══ DATA IN THIS EXERCISE ══

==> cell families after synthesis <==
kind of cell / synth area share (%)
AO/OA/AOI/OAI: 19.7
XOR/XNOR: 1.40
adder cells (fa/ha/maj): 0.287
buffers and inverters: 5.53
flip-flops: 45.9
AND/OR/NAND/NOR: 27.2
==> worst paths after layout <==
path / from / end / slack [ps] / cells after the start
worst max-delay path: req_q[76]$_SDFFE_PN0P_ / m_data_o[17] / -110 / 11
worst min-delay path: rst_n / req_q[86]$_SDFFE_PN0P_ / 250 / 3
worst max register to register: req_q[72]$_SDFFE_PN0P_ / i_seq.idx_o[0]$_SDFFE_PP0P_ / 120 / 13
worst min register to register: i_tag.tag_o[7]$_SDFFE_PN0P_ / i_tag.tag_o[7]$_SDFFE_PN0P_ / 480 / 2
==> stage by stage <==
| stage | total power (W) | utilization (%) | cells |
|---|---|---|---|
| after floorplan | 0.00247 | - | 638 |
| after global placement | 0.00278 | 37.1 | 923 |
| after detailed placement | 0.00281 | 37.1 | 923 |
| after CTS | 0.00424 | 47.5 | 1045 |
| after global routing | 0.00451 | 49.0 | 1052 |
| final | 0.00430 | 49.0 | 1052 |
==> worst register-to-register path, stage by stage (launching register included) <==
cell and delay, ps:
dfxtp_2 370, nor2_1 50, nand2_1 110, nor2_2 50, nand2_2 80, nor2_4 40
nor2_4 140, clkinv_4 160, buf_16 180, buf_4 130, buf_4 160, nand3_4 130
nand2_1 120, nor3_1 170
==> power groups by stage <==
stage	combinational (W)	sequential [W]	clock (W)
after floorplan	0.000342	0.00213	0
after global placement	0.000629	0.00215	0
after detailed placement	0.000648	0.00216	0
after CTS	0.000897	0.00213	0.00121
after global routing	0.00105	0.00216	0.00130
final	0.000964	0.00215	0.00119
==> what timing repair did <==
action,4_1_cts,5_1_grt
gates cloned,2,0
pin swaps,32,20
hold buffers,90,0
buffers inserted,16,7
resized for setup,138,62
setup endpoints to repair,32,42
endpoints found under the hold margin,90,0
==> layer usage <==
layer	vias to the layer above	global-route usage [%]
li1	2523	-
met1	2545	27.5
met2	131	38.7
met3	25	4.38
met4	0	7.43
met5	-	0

═══

» **BRIEF**
Look above for the line holding "power groups by" and the line holding "hold buffers,90,0", then output exactly those two lines and every line between them, nothing more.

» **THE COMPLETED TASK**
==> power groups by stage <==
stage	combinational (W)	sequential [W]	clock (W)
after floorplan	0.000342	0.00213	0
after global placement	0.000629	0.00215	0
after detailed placement	0.000648	0.00216	0
after CTS	0.000897	0.00213	0.00121
after global routing	0.00105	0.00216	0.00130
final	0.000964	0.00215	0.00119
==> what timing repair did <==
action,4_1_cts,5_1_grt
gates cloned,2,0
pin swaps,32,20
hold buffers,90,0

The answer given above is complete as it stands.